How to Measure Scalability of an IT Management System

Scalability Management ToolI was part of an interesting discussion recently about how one measures the scalability of an IT management system. In the olden days, the focus was on fault management and the big challenge that management systems faced was event storms. In those days, SNMP agents were the primary means of monitoring devices and these agents did not have a lot of intelligence. So when a problem happened, the management system would receive events from all the devices in the network and would have to correlate these events to determine where the problem was. The scalability of the management system was measured by the number of network devices and by the number of events that the management system could process.

Today’s scenario is very different:

  • First of all, management agents have more intelligence built in and since the focus is on outage avoidance (not problem detection), event storms are not common. Well before a user notices a problem, the management system has already alerted the administrator of the problem.
  • Today’s management systems also have to handle heterogeneous network, storage, server,  application, and virtualized infrastructure elements. A single server may be hosting multiple applications (e.g.,  web server, middleware, database all on the same server) that need to be managed. An application may have multiple  instances – e.g., in some of our largest installations, there are tens of Oracle database instances and WebLogic application server instances running on the same server. So scalability cannot be measured just based on the  number of physical systems monitored but must also take into account the number of application instances being managed.
  • Yet another change in today’s scenario is the high percentage of servers that are virtualized – so a single server can be hosting tens to over a hundred virtual machines. So any definition of management system scalability must also include the number of virtual infrastructure elements being monitored.
  • Then, the depth of monitoring also comes into play. A tool that offers only minimal coverage, collecting 5-10 metrics per application or virtual machine will obviously be able to support more infrastructure elements than another that offers in-depth analysis and metrics for each infrastructure element. The total number of metrics collected by the management system (irrespective of whether these metrics pertain to the network, server, application or virtualization platform) is a better indicator of management system scalability than the number of servers and applications monitored.

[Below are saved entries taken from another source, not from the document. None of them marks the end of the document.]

Setup of red:
==> flow/design.v (excerpt) <==
module SNN(
	clk,
	rst_n,
	in_valid,
	img,
	ker,
	weight,
	out_valid,
	out_data
);
Size: ~390 flip-flops, about 38 I/O pins, about 0.056 mm^2 of cells after synthesis.
Settings: LEC_CHECK=0, ABC_AREA=1, CAP_MARGIN=20, CELL_PAD_IN_SITES_DETAIL_PLACEMENT=2, CELL_PAD_IN_SITES_GLOBAL_PLACEMENT=0, CORE_MARGIN=9, CORE_UTILIZATION=32, CTS_CLUSTER_DIAMETER=138, CTS_CLUSTER_SIZE=49, GPL_ROUTABILITY_DRIVEN=0, GPL_TIMING_DRIVEN=1, MAX_ROUTING_LAYER=met5, MIN_ROUTING_LAYER=met2, PLACE_DENSITY_LB_ADDON=0.24, SLEW_MARGIN=20, TNS_END_PERCENT=15; clock period 11.0 ns.
run.sh (not shown) runs the stock make flow with config.mk's settings and CLKGATE_MAP_FILE=.
What ended red was a tool error in global routing; the run never finished.
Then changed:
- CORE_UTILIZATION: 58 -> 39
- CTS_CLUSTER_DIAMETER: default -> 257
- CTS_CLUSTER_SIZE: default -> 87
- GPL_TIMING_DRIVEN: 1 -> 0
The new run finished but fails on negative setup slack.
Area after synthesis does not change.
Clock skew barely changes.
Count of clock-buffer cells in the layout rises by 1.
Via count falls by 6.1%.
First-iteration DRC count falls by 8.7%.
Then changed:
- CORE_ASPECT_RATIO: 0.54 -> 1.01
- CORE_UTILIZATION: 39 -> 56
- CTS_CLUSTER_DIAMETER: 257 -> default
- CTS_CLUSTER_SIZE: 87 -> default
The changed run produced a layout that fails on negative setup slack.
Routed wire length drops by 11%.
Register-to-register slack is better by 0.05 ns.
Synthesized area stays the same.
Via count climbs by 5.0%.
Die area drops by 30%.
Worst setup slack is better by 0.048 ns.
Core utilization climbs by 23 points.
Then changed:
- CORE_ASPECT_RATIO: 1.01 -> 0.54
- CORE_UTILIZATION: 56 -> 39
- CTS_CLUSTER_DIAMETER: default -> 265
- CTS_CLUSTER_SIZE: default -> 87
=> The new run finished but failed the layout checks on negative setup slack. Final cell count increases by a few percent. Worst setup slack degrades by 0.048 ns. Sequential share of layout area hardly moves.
## build 92
==> flow/design.v (excerpt) <==
module SUBWAY(
    clk,
    rst_n,
    in_valid,
    init,
    in0,
    in1,
    in2,
    in3,
    out_valid,
    out
);
input clk, rst_n;
input in_valid;
input [1:0] init;
input [1:0] in0, in1, in2, in3; 
output reg       out_valid;
output reg [1:0] out;
parameter s_idle = 2'd0;
parameter s_input = 2'd1;
parameter s_cul = 2'd2;
parameter s_output = 2'd3;
genvar NN;
genvar MM;
integer i;
integer j;
parameter IDX = 9;
reg [1:0]current_state;
reg [1:0]next_state;
reg [1:0]init_pos;
reg [5:0]cnt;
reg [1:0]is_road;
reg [1:0] reg_dif;
reg [1:0]move;
wire UorD;
reg reg_UorD;
wire [1:0]dif1;
wire [1:0]dif2;
wire [1:0]dif;
reg [1:0] next_dif;
reg [1:0]next_pos;
reg [1:0]cur_pos;
reg [1:0] next_step[2:0];
wire [1:0]in_wire[3:0];
reg [1:0]in_a[IDX:0];
reg [1:0]in_b[IDX:0];
reg [1:0]in_c[IDX:0];
reg [1:0]in_d[IDX:0];
reg [1:0]out_pipe[54:0];
reg [1:0]road;
always@(posedge clk or negedge rst_n)begin
	if(!rst_n)
        current_state <= s_idle;
    else
        current_state <= next_state;
end
always@(*)begin
	case(current_state)
		s_idle: if(in_valid) next_state = s_input;
				else next_state = s_idle;
		s_input:if (cnt == 6'd7) next_state = s_cul;
				else next_state = s_input;
		s_cul:	if (cnt == 6'd62) next_state = s_output;
				else next_state = s_cul;				
		s_output: if (cnt == 6'd63) next_state = s_idle;
				else next_state = s_output;
		default: next_state = current_state;
	endcase 
end
always @(posedge clk or negedge rst_n) begin
    if(!rst_n)begin
		init_pos <= 2'd0;
    end   
    else
		case(current_state)
			s_idle: if(in_valid)begin
				init_pos <= init;
			end
			default: init_pos <= init_pos;
  ...
export LEC_CHECK = 0
export ABC_AREA = 1
export CAP_MARGIN = 20
export CORE_MARGIN = 2
export CORE_UTILIZATION = 71
export CTS_CLUSTER_DIAMETER = 237
export CTS_CLUSTER_SIZE = 73
export MAX_ROUTING_LAYER = met4
export PLACE_DENSITY_LB_ADDON = 0.05
export SETUP_SLACK_MARGIN = 0.4
export SLEW_MARGIN = 20
export TNS_END_PERCENT = 5
create_clock -name core_clock -period 1.34 [get_ports {clk}]
run.sh (not shown) runs the stock make flow with config.mk's settings and CLKGATE_MAP_FILE=.
The layout from build 92, despite a flow that completed every stage, fails the layout checks, with the failing checks listed as negative hold slack, negative setup slack.
Setup of the baseline:
==> flow/design.v (excerpt) <==
module pp_buffer_wrapper #(
    parameter BRAM0_DEPTH = 32,
    parameter BRAM0_DW = 64,
    parameter BRAM1_DEPTH = 32,
    parameter BRAM1_DW = 64,
    parameter BURST_LEN_WIDTH = 8,
    parameter NUM_BURST_WIDTH = 8,
    parameter DDR_ADDR_WIDTH = 29,
    parameter DDR_DW = 64,
    parameter BRAM0_ADDR_WIDTH = $clog2(BRAM0_DEPTH),
    parameter BRAM1_ADDR_WIDTH = $clog2(BRAM1_DEPTH)
)
(
    input clk,
    input rst_n,
    input rd_start,
    input [BURST_LEN_WIDTH - 1 : 0] rd_burst_len,
    input [NUM_BURST_WIDTH - 1 : 0] rd_num_burst,
    input [DDR_ADDR_WIDTH - 1 : 0] rd_start_addr,    
    output rd_ready,
    output rd_done,
    input [BRAM0_ADDR_WIDTH - 1 : 0] rd_start_bram_addr,
    input bram0_r_en,
    input bram1_r_en,
    output [BRAM0_DW - 1 : 0] bram0_rdata,
    output [BRAM1_DW - 1 : 0] bram1_rdata,
    input [BRAM0_ADDR_WIDTH - 1 : 0] bram0_r_addr,
    input [BRAM1_ADDR_WIDTH - 1 : 0] bram1_r_addr,
    output [3: 0] m_axi_arid,
    output [DDR_ADDR_WIDTH - 1 : 0] m_axi_araddr,
    output [BURST_LEN_WIDTH - 1 : 0] m_axi_arlen,
    output [2 : 0] m_axi_arsize,
    output [1 : 0] m_axi_arburst,
    output         m_axi_arlock,
    output [3 : 0] m_axi_arcache,
    output [2 : 0] m_axi_arprot,
    output [3 : 0] m_axi_arqos,
    output         m_axi_arvalid,
    input          m_axi_arready,
    output m_axi_rready,
    input m_axi_rlast,
    input m_axi_rvalid,
    input [1 : 0] m_axi_rresp,
    input [3 : 0] m_axi_rid,
    input [DDR_DW - 1 : 0] m_axi_rdata
);
Size: roughly 330 I/O pins.
clock: 1.84 ns
lec_check: 0
cap_margin: 15
core_margin: 2
core_utilization: 58
cts_cluster_size: 30
place_density: 0.6
slew_margin: 20
run.sh (not shown) runs the stock make flow with config.mk's settings and CLKGATE_MAP_FILE=.
The flow completed for the baseline, but it is not clean: the layout still shows negative setup slack.
Inputs modified between the baseline and the candidate:
--- a/flow/config.mk
+++ b/flow/config.mk
@@ -8,6 +8,9 @@
 export CAP_MARGIN = 15
+export CORE_ASPECT_RATIO = 1.68
 export CORE_MARGIN = 2
-export CORE_UTILIZATION = 58
-export CTS_CLUSTER_SIZE = 30
-export PLACE_DENSITY = 0.6
+export CORE_UTILIZATION = 67
+export CTS_CLUSTER_DIAMETER = 189
+export GPL_ROUTABILITY_DRIVEN = 0
+export MAX_ROUTING_LAYER = met5
+export PLACE_DENSITY_LB_ADDON = 0.02
 export SLEW_MARGIN = 20
==> flow/constraint.sdc <==
create_clock -name core_clock -period 1.88 [get_ports {clk}]
set_input_delay 0.3760 -clock core_clock [delete_from_list [all_inputs] [get_ports {clk}]]
set_output_delay 0.3760 -clock core_clock [all_outputs]
set_load 0.01 [all_outputs]
==> results <==
Every stage of the candidate finished as expected; the final checks, on the other hand, flagged negative setup slack, which means the layout fails. The candidate vs. the baseline: worst slack at placement has increased, post-placement cell count has decreased, sequential cell count has remained practically unchanged. On clock-pin slew on the worst setup and hold paths, the baseline and the candidate are basically level.

========
red:
Starting RTL as in the previous note.
Settings: LEC_CHECK=0, ABC_AREA=1, CAP_MARGIN=20, CORE_MARGIN=2, CORE_UTILIZATION=72, CTS_CLUSTER_DIAMETER=381, CTS_CLUSTER_SIZE=14, HOLD_SLACK_MARGIN=0.29, PLACE_DENSITY_LB_ADDON=0.07, SETUP_SLACK_MARGIN=-0.15, SLEW_MARGIN=20, TNS_END_PERCENT=75; clock period 1.88 ns.
Although red finished all stages, its layout failed final checks on negative setup slack.
==> job 149: inputs <==
==> flow/design.v <==
`timescale 1ns / 1ps
module mat_mul #
	(
        parameter integer DIM_LOG = 2,     
        parameter integer DIM = 2**DIM_LOG,
        parameter integer SIZE = DIM*DIM,
        parameter integer SIZE_LOG = 2*DIM_LOG,
        parameter integer DATA_WIDTH = 32
    )
    (
		input wire  s00_axi_aclk,
		input wire  s00_axi_aresetn,
		output wire  s00_axis_tready,
		input wire [DATA_WIDTH-1 : 0] s00_axis_tdata,
		input wire  s00_axis_tlast,
        input wire  s00_axis_tvalid,
		output wire  m00_axis_tvalid,
        output wire [DATA_WIDTH-1 : 0] m00_axis_tdata,
        output wire [(DATA_WIDTH/8)-1 : 0] m00_axis_tstrb,
        output wire  m00_axis_tlast,
        input wire  m00_axis_tready,
        input wire sel,
        input wire start
    );
	reg busy;               
	reg item_done;          
	reg matrix_done;        
	reg start_transfer;     
	reg transfer;           
	reg last_transfer;      
	reg mac_enable;         
    reg [DATA_WIDTH-1 : 0] mem_A [0 : SIZE-1];  
    reg [DATA_WIDTH-1 : 0] mem_B [0 : SIZE-1];  
    reg [DATA_WIDTH-1 : 0] mem_R [0 : SIZE-1];  
    reg [DATA_WIDTH-1 : 0] mat_A;    
    reg [DATA_WIDTH-1 : 0] mat_B;    
    reg [DATA_WIDTH-1 : 0] mat_R;    
    reg [SIZE_LOG-1 : 0] addr_stream_in;     
    reg [SIZE_LOG-1 : 0] addr_stream_out;    
    wire [SIZE_LOG-1 : 0] addr_A;    
    wire [SIZE_LOG-1 : 0] addr_B;    
    reg [SIZE_LOG-1 : 0] addr_R;     
    reg [DIM_LOG-1 : 0] row_cnt;     
    reg [DIM_LOG-1 : 0] col_cnt;     
    reg [DIM_LOG-1 : 0] tmp_cnt;     
    wire [DATA_WIDTH-1 : 0] mad;     
    reg [DATA_WIDTH-1 : 0] mac;      
    assign s00_axis_tready = !busy && !transfer && !start_transfer;  
    always @ (posedge s00_axi_aclk) begin
        if (!s00_axi_aresetn || s00_axis_tlast)
            addr_stream_in <= 0;
        else if (s00_axis_tready && s00_axis_tvalid)  
            addr_stream_in <= addr_stream_in + 1 ;  
    end
    always @ (posedge s00_axi_aclk) begin 
        if (!busy && !transfer && !start_transfer && s00_axis_tready && s00_axis_tvalid && !sel)  
            mem_A [addr_stream_in] <= s00_axis_tdata;
        if (busy)  
            mat_A <= mem_A [addr_A];
    end
    always @ (posedge s00_axi_aclk) begin
        if (!busy && !transfer && !start_transfer && s00_axis_tready && s00_axis_tvalid && sel)  
            mem_B [addr_stream_in] <= s00_axis_tdata;
        if (busy)  
            mat_B <= mem_B [addr_B];
    end
    assign m00_axis_tstrb = 4'hf;    
    assign m00_axis_tdata = mat_R;        
    assign m00_axis_tlast = last_transfer;        
    assign m00_axis_tvalid = transfer;       
    wire load_R = start_transfer || (transfer && m00_axis_tready && !last_transfer);
    always @ (posedge s00_axi_aclk) begin
        if (!s00_axi_aresetn || busy )  
            addr_stream_out <= 0;
        else if (load_R)  
            addr_stream_out <= addr_stream_out + 1 ;  
    end
    always @ (posedge s00_axi_aclk) begin
        if (!s00_axi_aresetn)
            start_transfer <= 0;
        else
            start_transfer <= matrix_done ;  
    end
    always @ (posedge s00_axi_aclk) begin
        if (!s00_axi_aresetn || (last_transfer && m00_axis_tready) )  
            transfer <= 0;
        else if (start_transfer)  
            transfer <= 1;
    end
    always @ (posedge s00_axi_aclk) begin
        if (!s00_axi_aresetn)
            last_transfer <= 0;
        else if (load_R)
            last_transfer <= (addr_stream_out == SIZE - 1) ;
        else if (transfer && m00_axis_tready)
            last_transfer <= 0;  
    end
    always @ (posedge s00_axi_aclk) begin
        if (item_done)  
            mem_R [addr_R] <= mad;  
        if (load_R)  
            mat_R <= mem_R [addr_stream_out];
    end
    always @ (posedge s00_axi_aclk) begin
        if (!s00_axi_aresetn || matrix_done )  
            busy <= 0;
        else if (start)  
            busy <= 1'b1;
    end
    always @ (posedge s00_axi_aclk) begin
        if (!s00_axi_aresetn)
            item_done <= 0;
        else
            item_done <= (tmp_cnt == DIM - 1) ;  
    end
    always @ (posedge s00_axi_aclk) begin
        if (!s00_axi_aresetn)
            matrix_done <= 0;
        else
            matrix_done <= (col_cnt == DIM-1) && (row_cnt == DIM-1) && (tmp_cnt == DIM-1) ;  
    end
    always @ (posedge s00_axi_aclk) begin
        if (!s00_axi_aresetn || (tmp_cnt == DIM ) || start )  
            tmp_cnt <= 0;
        else if (busy)  
            tmp_cnt <= tmp_cnt + 1;
    end
    always @ (posedge s00_axi_aclk) begin
        if (!s00_axi_aresetn || col_cnt==DIM && tmp_cnt==DIM || start )  
            col_cnt <= 0;
        else if (tmp_cnt==DIM -1 && col_cnt<DIM)  
            col_cnt <= col_cnt + 1;
    end
    always @ (posedge s00_axi_aclk) begin
        if (!s00_axi_aresetn || row_cnt==DIM && col_cnt==DIM && tmp_cnt==DIM || start )  
            row_cnt <= 0;
        else if (tmp_cnt==DIM -1 && col_cnt==DIM-1 && row_cnt<DIM)  
            row_cnt <= row_cnt + 1;
    end
    assign addr_A = row_cnt * DIM + tmp_cnt ;  
    assign addr_B = tmp_cnt * DIM + col_cnt ;  
    always @ (posedge s00_axi_aclk) begin
        if (!s00_axi_aresetn || start)
            addr_R <= 0;
        else if (item_done)  
            addr_R <= addr_R + 1;  
    end
    assign mad = mat_A * mat_B + mac;
    always @ (posedge s00_axi_aclk) begin
       if (!s00_axi_aresetn || item_done || start )  
           mac <= 0;
       else if (mac_enable)
           mac <= mad ;  
    end
    always @ (posedge s00_axi_aclk) begin
       if (!s00_axi_aresetn)
           mac_enable <= 0;
       else
           mac_enable <= busy ;  
    end
endmodule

Ultimately though, any discussion on scalability has to be tied to the effectiveness of a management system.  For example, some management systems are intelligent enough to collect a smaller subset of metrics periodically and to increase the metrics collected when something unusual is detected. Should such a solution be regarded as being less scalable than one that collects more metrics all the time? Definitely not.

Hence, if you are evaluating management solutions, don’t go by any absolute measure of scalability (number of servers, applications, metrics). Consider scalability of the management system in conjunction with the effectiveness of this system and its total cost of ownership!